__Goal of the exercise__: For the material below, return exactly the lines starting at the line containing "above 80 um |" and ending at the line containing "synthesis | dfxtp_1 |", both ends included, and no others.
*** Supplied information Section Begins ***
File: src/rtl/ddr_lane_delay_sequencer_if.sv
// Request/response handshake between the DDR training logic and the lane delay sequencer.
// The training logic is the master and the sequencer is the slave.
interface ddr_lane_delay_sequencer_if;
    logic       REQ_VALID;
    logic       REQ_READY;
    logic [1:0] REQ_OP;
    logic       REQ_LANE;
    logic       RSP_VALID;
    logic       RSP_ERR;

    modport master (
        output REQ_VALID, REQ_OP, REQ_LANE,
        input  REQ_READY, RSP_VALID, RSP_ERR
    );

    modport slave (
        input  REQ_VALID, REQ_OP, REQ_LANE,
        output REQ_READY, RSP_VALID, RSP_ERR
    );
endinterface

File: src/rtl/ddr_lane_delay_sequencer.sv
// Sequences DQS delay-line LOAD/INC/DEC strobes into the DDR lane controller and
// wraps LOAD in an HS_IO_CLK_PAUSE window. It also tracks the RX/TX tap counts.
module ddr_lane_delay_sequencer #(
    parameter int TAP_W        = 8,
    parameter int MAX_TAP      = 255,
    parameter int LOAD_TAP     = 1,
    parameter int SETUP_CYCLES = 2,
    parameter int HOLD_CYCLES  = 2,
    parameter int PAUSE_CYCLES = 4
) (
    input  logic                 FAB_CLK,
    input  logic                 RESET,
    ddr_lane_delay_sequencer_if.slave train,
    output logic [TAP_W-1:0]     RX_TAP,
    output logic [TAP_W-1:0]     TX_TAP,
    output logic                 DELAY_LINE_SEL,
    output logic                 DELAY_LINE_LOAD,
    output logic                 DELAY_LINE_DIRECTION,
    output logic                 DELAY_LINE_MOVE,
    output logic                 HS_IO_CLK_PAUSE,
    input  logic                 RX_DELAY_LINE_OUT_OF_RANGE,
    input  logic                 TX_DELAY_LINE_OUT_OF_RANGE
);
    localparam int MAX_SH  = (SETUP_CYCLES > HOLD_CYCLES) ? SETUP_CYCLES : HOLD_CYCLES;
    localparam int MAX_CNT = (PAUSE_CYCLES > MAX_SH) ? PAUSE_CYCLES : MAX_SH;
    localparam int CNT_W   = (MAX_CNT > 1) ? $clog2(MAX_CNT) : 1;

    localparam logic [CNT_W-1:0] PAUSE_LD = CNT_W'(PAUSE_CYCLES - 1);
    localparam logic [CNT_W-1:0] SETUP_LD = CNT_W'(SETUP_CYCLES - 1);
    localparam logic [CNT_W-1:0] HOLD_LD  = CNT_W'(HOLD_CYCLES - 1);

    localparam logic [1:0] OP_LOAD = 2'b00;
    localparam logic [1:0] OP_INC  = 2'b01;
    localparam logic [1:0] OP_DEC  = 2'b10;
    localparam logic [1:0] OP_RSVD = 2'b11;

    typedef enum logic [2:0] {IDLE, PAUSE_ON, SETUP, STROBE, HOLD, PAUSE_OFF, RESP} state_t;

    state_t           state, state_nxt;
    logic [CNT_W-1:0] cnt, cnt_nxt;
    logic             err_q, err_nxt;
    logic [1:0]       op_q, op_cur;
    logic             lane_q, lane_cur;
    logic             accept, tap_upd, sel_oor, line_win, pause_win;
    logic [TAP_W-1:0] acc_tap;
    logic             ready_q, rsp_valid_q, rsp_err_q;

    // Requests that would leave the legal tap range never reach the lane controller.
    function automatic logic tap_blocked(input logic [1:0] op, input logic [TAP_W-1:0] tap);
        tap_blocked = (op == OP_RSVD) ||
                      ((op == OP_INC) && (tap == TAP_W'(MAX_TAP))) ||
                      ((op == OP_DEC) && (tap == '0));
    endfunction

    function automatic logic [TAP_W-1:0] tap_step(input logic [1:0] op, input logic [TAP_W-1:0] tap);
        case (op)
            OP_INC:  tap_step = (tap == TAP_W'(MAX_TAP)) ? tap : tap + TAP_W'(1);
            OP_DEC:  tap_step = (tap == '0) ? tap : tap - TAP_W'(1);
            default: tap_step = TAP_W'(LOAD_TAP);
        endcase
    endfunction

    assign train.REQ_READY = ready_q;
    assign train.RSP_VALID = rsp_valid_q;
    assign train.RSP_ERR   = rsp_err_q;

    always_ff @(posedge FAB_CLK) begin
        if (RESET) begin
            state <= IDLE;
            cnt   <= '0;
            err_q <= 1'b0;
        end else begin
            state <= state_nxt;
            cnt   <= cnt_nxt;
            err_q <= err_nxt;
        end
    end

    always_ff @(posedge FAB_CLK) begin
        if (accept) begin
            op_q   <= train.REQ_OP;
            lane_q <= train.REQ_LANE;
        end
    end

    always_comb begin
        state_nxt = state;
        cnt_nxt   = cnt;
        err_nxt   = err_q;
        tap_upd   = 1'b0;
        accept    = train.REQ_VALID && ready_q;
        op_cur    = accept ? train.REQ_OP : op_q;
        lane_cur  = accept ? train.REQ_LANE : lane_q;
        acc_tap   = train.REQ_LANE ? TX_TAP : RX_TAP;
        sel_oor   = lane_q ? TX_DELAY_LINE_OUT_OF_RANGE : RX_DELAY_LINE_OUT_OF_RANGE;
        case (state)
            IDLE: begin
                if (accept) begin
                    err_nxt = 1'b0;
                    if (tap_blocked(train.REQ_OP, acc_tap)) begin
                        state_nxt = RESP;
                        err_nxt   = 1'b1;
                    end else if (train.REQ_OP == OP_LOAD) begin
                        state_nxt = PAUSE_ON;
                        cnt_nxt   = PAUSE_LD;
                    end else begin
                        state_nxt = SETUP;
                        cnt_nxt   = SETUP_LD;
                    end
                end
            end
            PAUSE_ON: begin
                if (cnt == '0) begin
                    state_nxt = SETUP;
                    cnt_nxt   = SETUP_LD;
                end else begin
                    cnt_nxt = cnt - CNT_W'(1);
                end
            end
            SETUP: begin
                if (cnt == '0) state_nxt = STROBE;
                else           cnt_nxt   = cnt - CNT_W'(1);
            end
            STROBE: begin
                state_nxt = HOLD;
                cnt_nxt   = HOLD_LD;
            end
            HOLD: begin
                if (cnt == '0) begin
                    err_nxt = sel_oor;
                    tap_upd = !sel_oor;
                    if (op_q == OP_LOAD) begin
                        state_nxt = PAUSE_OFF;
                        cnt_nxt   = PAUSE_LD;
                    end else begin
                        state_nxt = RESP;
                    end
                end else begin
                    cnt_nxt = cnt - CNT_W'(1);
                end
            end
            PAUSE_OFF: begin
                if (cnt == '0) state_nxt = RESP;
                else           cnt_nxt   = cnt - CNT_W'(1);
            end
            RESP:    state_nxt = IDLE;
            default: state_nxt = IDLE;
        endcase
        line_win  = (state_nxt == SETUP) || (state_nxt == STROBE) ||
                    (state_nxt == HOLD) || (state_nxt == PAUSE_OFF);
        pause_win = (op_cur == OP_LOAD) && (line_win || (state_nxt == PAUSE_ON));
    end

    // Outputs are registered from the next state so they line up with the state they describe.
    always_ff @(posedge FAB_CLK) begin
        if (RESET) begin
            ready_q              <= 1'b0;
            rsp_valid_q          <= 1'b0;
            rsp_err_q            <= 1'b0;
            DELAY_LINE_SEL       <= 1'b0;
            DELAY_LINE_DIRECTION <= 1'b0;
            DELAY_LINE_MOVE      <= 1'b0;
            DELAY_LINE_LOAD      <= 1'b0;
            HS_IO_CLK_PAUSE      <= 1'b0;
            RX_TAP               <= TAP_W'(LOAD_TAP);
            TX_TAP               <= TAP_W'(LOAD_TAP);
        end else begin
            ready_q              <= (state_nxt == IDLE);
            rsp_valid_q          <= (state_nxt == RESP);
            rsp_err_q            <= (state_nxt == RESP) && err_nxt;
            DELAY_LINE_SEL       <= line_win && lane_cur;
            DELAY_LINE_DIRECTION <= line_win && (op_cur == OP_INC);
            DELAY_LINE_MOVE      <= (state_nxt == STROBE) && (op_cur != OP_LOAD);
            DELAY_LINE_LOAD      <= (state_nxt == STROBE) && (op_cur == OP_LOAD);
            HS_IO_CLK_PAUSE      <= pause_win;
            if (tap_upd) begin
                if (lane_q) TX_TAP <= tap_step(op_q, TX_TAP);
                else        RX_TAP <= tap_step(op_q, RX_TAP);
            end
        end
    end
endmodule

File: src/flat_wrapper.sv
// flat-port wrapper written by rule: the top's interface ports become plain ports
module ddr_lane_delay_sequencer_flat 
#(
    parameter int TAP_W        = 8,
    parameter int MAX_TAP      = 255,
    parameter int LOAD_TAP     = 1,
    parameter int SETUP_CYCLES = 2,
    parameter int HOLD_CYCLES  = 2,
    parameter int PAUSE_CYCLES = 4
)
  (FAB_CLK, RESET, RX_TAP, TX_TAP, DELAY_LINE_SEL, DELAY_LINE_LOAD, DELAY_LINE_DIRECTION, DELAY_LINE_MOVE, HS_IO_CLK_PAUSE, RX_DELAY_LINE_OUT_OF_RANGE, TX_DELAY_LINE_OUT_OF_RANGE, train_REQ_VALID, train_REQ_OP, train_REQ_LANE, train_REQ_READY, train_RSP_VALID, train_RSP_ERR);
  ddr_lane_delay_sequencer_if train_i ();
  input  logic FAB_CLK;
  input  logic RESET;
  output logic [TAP_W-1:0] RX_TAP;
  output logic [TAP_W-1:0] TX_TAP;
  output logic DELAY_LINE_SEL;
  output logic DELAY_LINE_LOAD;
  output logic DELAY_LINE_DIRECTION;
  output logic DELAY_LINE_MOVE;
  output logic HS_IO_CLK_PAUSE;
  input  logic RX_DELAY_LINE_OUT_OF_RANGE;
  input  logic TX_DELAY_LINE_OUT_OF_RANGE;
  input wire logic [$bits(train_i.REQ_VALID)-1:0] train_REQ_VALID;
  input wire logic [$bits(train_i.REQ_OP)-1:0] train_REQ_OP;
  input wire logic [$bits(train_i.REQ_LANE)-1:0] train_REQ_LANE;
  output wire logic [$bits(train_i.REQ_READY)-1:0] train_REQ_READY;
  output wire logic [$bits(train_i.RSP_VALID)-1:0] train_RSP_VALID;
  output wire logic [$bits(train_i.RSP_ERR)-1:0] train_RSP_ERR;
  assign train_i.REQ_VALID = train_REQ_VALID;
  assign train_i.REQ_OP = train_REQ_OP;
  assign train_i.REQ_LANE = train_REQ_LANE;
  assign train_REQ_READY = train_i.REQ_READY;
  assign train_RSP_VALID = train_i.RSP_VALID;
  assign train_RSP_ERR = train_i.RSP_ERR;
  ddr_lane_delay_sequencer #(.TAP_W(TAP_W), .MAX_TAP(MAX_TAP), .LOAD_TAP(LOAD_TAP), .SETUP_CYCLES(SETUP_CYCLES), .HOLD_CYCLES(HOLD_CYCLES), .PAUSE_CYCLES(PAUSE_CYCLES)) u_core (.FAB_CLK(FAB_CLK), .RESET(RESET), .train(train_i), .RX_TAP(RX_TAP), .TX_TAP(TX_TAP), .DELAY_LINE_SEL(DELAY_LINE_SEL), .DELAY_LINE_LOAD(DELAY_LINE_LOAD), .DELAY_LINE_DIRECTION(DELAY_LINE_DIRECTION), .DELAY_LINE_MOVE(DELAY_LINE_MOVE), .HS_IO_CLK_PAUSE(HS_IO_CLK_PAUSE), .RX_DELAY_LINE_OUT_OF_RANGE(RX_DELAY_LINE_OUT_OF_RANGE), .TX_DELAY_LINE_OUT_OF_RANGE(TX_DELAY_LINE_OUT_OF_RANGE));
endmodule
File: config.mk
export PLATFORM = sky130hd
export DESIGN_NAME = ddr_lane_delay_sequencer_flat
export DESIGN_NICKNAME = d
export VERILOG_FILES = /design/src/rtl/ddr_lane_delay_sequencer_if.sv /design/src/rtl/ddr_lane_delay_sequencer.sv /design/src/flat_wrapper.sv
export SDC_FILE = /design/constraint.sdc
export NUM_CORES = 1
export LEC_CHECK = 0
export BUFFER_PORTS_ARGS = -buffer_cell sky130_fd_sc_hd__buf_2
export CELL_PAD_IN_SITES_DETAIL_PLACEMENT = 0
export CELL_PAD_IN_SITES_GLOBAL_PLACEMENT = 1
export CORE_ASPECT_RATIO = 1.25
export CORE_MARGIN = 2
export CORE_UTILIZATION = 45
export CTS_CLUSTER_DIAMETER = 120
export DETAILED_ROUTE_END_ITERATION = 16
export PLACE_DENSITY = 0.95
export SKIP_LAST_GASP = 1
export SYNTH_ARGS = -nofsm -noshare
export SYNTH_HDL_FRONTEND = slang
export SYNTH_SLANG_ARGS = --single-unit
File: constraint.sdc
create_clock -name FAB_CLK -period 4.3 [get_ports FAB_CLK]
set_clock_uncertainty 0.05 [all_clocks]
set_input_delay 0.43 -clock FAB_CLK [delete_from_list [all_inputs] [get_ports FAB_CLK]]
set_output_delay 0.43 -clock FAB_CLK [all_outputs]
set_load 0.01 [all_outputs]
==> summary.md, run 1 <==
| Metric | Value |
|---|---|
| Core ar. | 4690 sq um |
| Register bit total from synthesis | 33 |
| Global-route wire length before repair | between 8000 and 9000 um |
| Largest net degree at the start of global routing | 26 |
| Filler cells | between 400 and 500 |
| Syn_area_per_cell | 7.83 sq um |
| Resized cells post-CTS | 0 |
| Routed WL per cell | 14.0 um |
| Vias in the first global route | 1843 |
| Sequential share of the synthesized area | 30.3% |
| Worst VDD drop | about 0.31 mV |
| Slew HR | 48.7% |
| Hold Fails Final Rpt | 0 |
| Status | complete, no violations |
| Cell Area, Synth | 2180 sq um |
| Htree depth | 2 |
| Fin crit period | 2.90 ns |
| Clock latency on the worst-skew pair | 0.28 ns |
| Switching Share | 41.7% |
| Synth async-reset ratio | 0% |
| Total CTS buffers | 5 |
| Seq pwr share | 29.8% |
| CP required | 4.46 ns |
| Nets@finish | 331 |
| Ys flop type | dfxtp_1 |
| Leak | between 1 and 1.5 nW |
| Overall routing resource usage | around 20% |
| CP Class | reg -> reg |
| Count of buffers from port buffering | 31 |
| Final GP Congestion | ~1 |
| Fmax | 345 MHz |
| Std-Cell Rows | 28 |
| Worst slew pin tran | about 0.77 ns |
| Netlist cell types | 47 |
| Ys Warns | 0 |
| WP data arrival | 3.06 ns |
| Crit start category | register |
| I/O pin count | 32 |
| CP Capture Type | register |
| Sw power | 0.574 mW |
| RSZ-0062 raised after global routing | false |
| Antenna fix cells | 0 |
| Max Slew Vio Count | 0 |
| Initial antenna violation count | 0 |
| Vias per cell | 5.67 |
| Internal power | 0.802 mW |
| P&R area growth vs syn | 12.9% |
| Die area | ~5400 sq um |
| Clock Path Buffers | 2 |
| DPL Wire Length | 3780 um |
| Detailed Routing Iterations Pass 1 | 5 |
| Post-Route WL | 5110 um |
| Syn Inst Count | 278 |
| Net Count, Synth | 305 |
| Post-synth EDFFs | 0 |
| Post-route ant nets | 0 |
| Layout cells sized above 1 | around 15% |
| Pwr/cell area | ~560 nW/um^2 |
| Drc violations | 0 |
| Initial Util | 46.4% |
| Overall die height | slightly above 80 um |
| Crit-path cells | inv_1 > ha_1 > ha_1 > a21oi_1 > o211ai_1 > o41ai_1 > xnor2_1 > mux2_2 > a21oi_1 |
| Critical path's slowest cell | ha_1 |
| CTS tree | yes |
| CTS root buf | clkbuf_8 |
| Grt ovf | 0 |
| Class of the worst hold path | in -> reg |
| Max_cap viols | 0 |
| # clock sinks | 33 |
| Period utilisation layout | 67.4% |
| Largest cells by area after synthesis | dfxtp_1 (30%), ha_1 (9.8%), nand2_1 (6.7%) |
| Clk slew on worst S/H paths | around 0.07 ns |
| Setup violations, final | 0 |
| Cell taking the most area after synthesis | dfxtp_1 |
| Combinational fraction of design power | 48.3% |
| Crit-path max FO | 18 |
| Via Count | 2071 |
| Setup bufs post-CTS | 0 |
| Share of Yosys cell area claimed by the top area cell type | 30.3% |
| Fin Setup TNS | 0 ns |
| Power Total | ~1.4 mW |
| DR iter-0 viols | 145 |
| Die Wd | 66.2 um |
| Clk network pwr share | a little over a fifth |
| Hold_buf cts | 0 |
| Max incr delay on CP | 0.68 ns |
## logic make-up (layout without fill, tap and decap cells)
family	after synthesis	after routing	synth area share (%)
and+or+nand+nor	119	119	27.6
AOI/OAI and AO/OA	64	64	18.2
DFF	33	33	30.3
buffers and inverters	28	55	5.81
adders and majority gates	19	19	11.6
xor gates and xnor gates	10	10	4.02
muxes	5	5	2.36
## Yosys cell counts (2+ instances only)
cell / instances
nor4_1: 6
buf_6: 2
clkbuf_1: 7
and2_1: 4
nor4b_1: 3
mux2i_1: 4
nor3_1: 4
o211ai_1: 8
nand3_1: 23
o21ai_0: 14
and4_1: 3
nand4b_1: 2
xnor2_1: 7
xor2_1: 3
a31oi_1: 4
fa_1: 2
nand2_1: 39
nor2_1: 21
a21boi_0: 2
inv_1: 16
nand4_1: 4
a21oi_1: 24
buf_2: 2
nand3b_1: 2
ha_1: 17
o41ai_1: 2
dfxtp_1: 33
## final timing paths
check	start	end	slack [ns]	cells after the start
setup / recovery	u_core.op_q[0]	u_core.RX_TAP[7]	1.40	9
hold / removal	train_REQ_LANE	u_core.lane_q	0.41	3
setup reg to reg	u_core.op_q[0]	u_core.RX_TAP[7]	1.40	9
hold reg to reg	u_core.cnt[1]	u_core.cnt[1]	0.45	2
## layout by cell type, fill, tap and decap left out, types with 4 or more instances in the layout
| cell type | count |
|---|---|
| dfxtp_1 | 33 |
| mux2i_1 | 4 |
| nor3_1 | 4 |
| nor4_1 | 6 |
| clkbuf_8 | 6 |
| nand4_1 | 4 |
| buf_2 | 31 |
| o21ai_0 | 14 |
| nand2_1 | 39 |
| a21oi_1 | 24 |
| inv_1 | 16 |
| o211ai_1 | 8 |
| xnor2_1 | 7 |
| and2_1 | 4 |
| a31oi_1 | 4 |
| nand3_1 | 23 |
| ha_1 | 17 |
| nor2_1 | 21 |
## stage by stage
step | util, % | instances | instance area [sq um] | setup WS [ns] | hold slack, ns
6_report | 52.3 | 365 | 2460 | 1.40 | 0.407
5_1_grt | 52.3 | 365 | 2460 | 1.20 | 0.425
4_1_cts | 52.3 | 365 | 2460 | 1.40 | 0.386
3_5_place_dp | 49.9 | 357 | 2340 | 1.43 | 0.427
3_3_place_gp | 49.9 | 357 | 2340 | 1.48 | 0.422
2_1_floorplan | - | 278 | 2180 | 1.74 | 0.405
## critical path, delay by kind of cell, from the launching register on
kind / cells / cell delay (ns)
adder cells (fa/ha/maj): 2 / 1.04
XOR/XNOR: 1 / 0.17
buffers and inverters: 1 / 0.12
flip-flops: 1 / 0.32
multiplexers: 1 / 0.35
AO/OA/AOI/OAI: 4 / 0.79
## power by group through the flow
stage | combinational [mW] | sequential [mW] | clock, mW
finish | 0.665 | 0.410 | 0.302
global route | 0.747 | 0.417 | 0.328
CTS | 0.663 | 0.409 | 0.312
detailed placement | 0.659 | 0.416 | 0
global placement | 0.650 | 0.414 | 0
floorplan | 0.557 | 0.398 | 0
## area by class of cell
cell class / instances / area [sq um] / share of cell area (%)
Sequential cell: 33 / 661 / 26.9
Inverter: 16 / 60.1 / 2.44
Clock inverter: 1 / 30.0 / 1.22
Clock buffer: 7 / 86.3 / 3.51
Timing Repair Buffer: 31 / 155 / 6.31
Multi-Input combinational cell: 217 / 1390 / 56.6
Tap cell: 60 / 75.1 / 3.05
## layer usage
layer / track usage [%] / wire length [um] / vias to the layer above
li1: - / - / 1051
met1: 23.5 / 2200 / 950
met2: 35.5 / 2580 / 58
met3: 3.70 / 236 / 12
met4: 7.55 / 90 / 0
met5: 0 / 0 / -
## sequential cells by signal, indices dropped and copies added, names as in the netlist
| signal | count |
|---|---|
| u_core.train.RSP_VALID | 1 |
| u_core.TX_TAP | 8 |
| u_core.HS_IO_CLK_PAUSE | 1 |
| u_core.op_q | 2 |
| u_core.train.REQ_READY | 1 |
| u_core.state | 3 |
| u_core.lane_q | 1 |
| u_core.train.RSP_ERR | 1 |
| u_core.err_q | 1 |
| u_core.DELAY_LINE_LOAD | 1 |
| u_core.RX_TAP | 8 |
| u_core.DELAY_LINE_SEL | 1 |
| u_core.DELAY_LINE_DIRECTION | 1 |
| u_core.cnt | 2 |
| u_core.DELAY_LINE_MOVE | 1 |
Power figures use the tool's default switching activity.
==> inputs of run 2 (changes only) <==
CORE_UTILIZATION = 38   (was 45)
PLACE_DENSITY = 0.88   (was 0.95)
clock period = 2.55 ns   (was 4.3 ns; I/O delays follow)
==> summary.md, run 2 (synthesis gave the netlist of run 1 again) <==
| Metric | Value |
|---|---|
| Vias in the first global route | 1924 (was 1843) |
| Grt ovf | 0 (unchanged) |
| Clk network pwr share | 17.3% (was 22.0%) |
| DPL Wire Length | 3950 um (was 3780 um) |
| Die area | 6350 sq um (was 5410 sq um) |
| Design area | 2480 sq um (was 2460 sq um) |
| Crit start category | register (unchanged) |
| Fmax | 421 MHz (was 345 MHz) |
| Commonest non-fill, non-tap cell in the layout | nand2_1 (unchanged) |
| Initial Util | 39.7% (was 46.4%) |
| Crit-path max FO | 12 (was 18) |
| CP Class | reg -> reg (unchanged) |
| Crit. Startpoint | u_core.op_q[0] (unchanged) |
| Std-Cell Rows | 30 (was 28) |
| Final core occ | 45.3% (was 52.3%) |
| Combinational fraction of design power | 52.7% (was 48.3%) |
| Power Total | 2.28 mW (was 1.38 mW) |
| Post-route ant nets | 0 (unchanged) |
| Hold Fails Final Rpt | 0 (unchanged) |
| Clk slew on worst S/H paths | 0.07 ns (about the same) |
| Reg2Reg Depth | 9 (unchanged) |
| Max_cap viols | 0 (unchanged) |
| Antenna fix cells | 0 (unchanged) |
| Routed WL per cell | 14.3 um (was 14.0 um) |
| Drc violations | 0 (unchanged) |
| Post-Route WL | 5330 um (was 5110 um) |
| P&R area growth vs syn | 14.0% (was 12.9%) |
| Core ar. | 5480 sq um (was 4690 sq um) |
| CP required | 2.72 ns (was 4.46 ns) |
| Max Slew Vio Count | 0 (unchanged) |
| Initial antenna violation count | 0 (unchanged) |
| Status | complete, no violations (unchanged) |
| DR iter-0 viols | 66 (was 145) |
| Leak | 1.03 nW (was 1.02 nW) |
| Worst VDD drop | 0.444 mV (was 0.314 mV) |
| Commonest non-fill, non-tap cells in the layout | nand2_1 (39), dfxtp_1 (33), buf_2 (31) (unchanged) |
| Global-route wire length before repair | 8810 um (was 8360 um) |
| Vias per cell | 5.53 (was 5.67) |
| Setup violations, final | 0 (unchanged) |
| Count of buffers from port buffering | 31 (unchanged) |
| WP data arrival | 2.54 ns (was 3.06 ns) |
| Slew HR | 67.4% (was 48.7%) |
| Final GP Congestion | 0.867 (was 0.975) |
| Largest net degree at the start of global routing | 26 (unchanged) |
| FF-to-FF setup slack | 0.18 ns (was 1.40 ns) |
| CTS root buf | clkbuf_8 (unchanged) |
| Class of the worst hold path | in -> reg (unchanged) |
| Internal power | 1.27 mW (was 0.802 mW) |
| Clock latency on the worst-skew pair | 0.29 ns (was 0.28 ns) |
| Reg-to-reg critical path startpoint | u_core.op_q[0] (unchanged) |
| Sw power | 1.01 mW (was 0.574 mW) |
| Overall routing resource usage | 17.5% (was 19.9%) |
| Layout cells sized above 1 | 17.2% (was 15.1%) |
| Total CTS buffers | 5 (unchanged) |
| Htree depth | 2 (unchanged) |
| I/O pin count | 32 (unchanged) |
| # clock sinks | 33 (unchanged) |
| Period utilisation layout | 93.1% (was 67.4%) |
| Placed cell areas | 2380 sq um (was 2340 sq um) |
| Nets@finish | 335 (was 331) |
| Seq pwr share | 30.0% (was 29.8%) |
| Clock Path Buffers | 2 (unchanged) |
| Switching Share | 44.4% (was 41.7%) |
| CTS tree | yes (unchanged) |
| End of the critical path | u_core.RX_TAP[7] (unchanged) |
| Largest regs | u_core.RX_TAP (8), u_core.TX_TAP (8), u_core.state (3) (unchanged) |
| Via Count | 2064 (was 2071) |
| Fin crit period | 2.37 ns (was 2.90 ns) |
| Final worst slack | 0.177 ns (was 1.40 ns) |
| Die Wd | 71.7 um (was 66.2 um) |
| Detailed Routing Iterations Pass 1 | 4 (was 5) |
| Pwr/cell area | 918 nW/um^2 (was 560 nW/um^2) |
| CP Capture Type | register (unchanged) |
| Post-route insts no fill | 373 (was 365) |
| Overall die height | 88.6 um (was 81.8 um) |
| Place WS | 0.0536 ns (was 1.43 ns) |
| Worst slew pin tran | 0.490 ns (was 0.770 ns) |
| Post-Place Cells | 365 (was 357) |
| FF-to-FF End | u_core.RX_TAP[7] (unchanged) |
==> run 2: changes by cell type in the layout (fill, tap and decap cells not counted), sizes merged <==
cell	delta
clkinv	+2
clkbuf	-2
clkinvlp	+1
bufinv	-1
buf	+4
==> run 2: what timing repair did <==
item,CTS,global route
endpoints found under the setup margin,0,3
setup buffers,0,0
resized for setup,0,2
hold buffers,0,0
*** Supplied information Section Ends ***
__Response to this exercise__:
| Overall die height | slightly above 80 um |
| Crit-path cells | inv_1 > ha_1 > ha_1 > a21oi_1 > o211ai_1 > o41ai_1 > xnor2_1 > mux2_2 > a21oi_1 |
| Critical path's slowest cell | ha_1 |
| CTS tree | yes |
| CTS root buf | clkbuf_8 |
| Grt ovf | 0 |
| Class of the worst hold path | in -> reg |
| Max_cap viols | 0 |
| # clock sinks | 33 |
| Period utilisation layout | 67.4% |
| Largest cells by area after synthesis | dfxtp_1 (30%), ha_1 (9.8%), nand2_1 (6.7%) |
| Clk slew on worst S/H paths | around 0.07 ns |
| Setup violations, final | 0 |
| Cell taking the most area after synthesis | dfxtp_1 |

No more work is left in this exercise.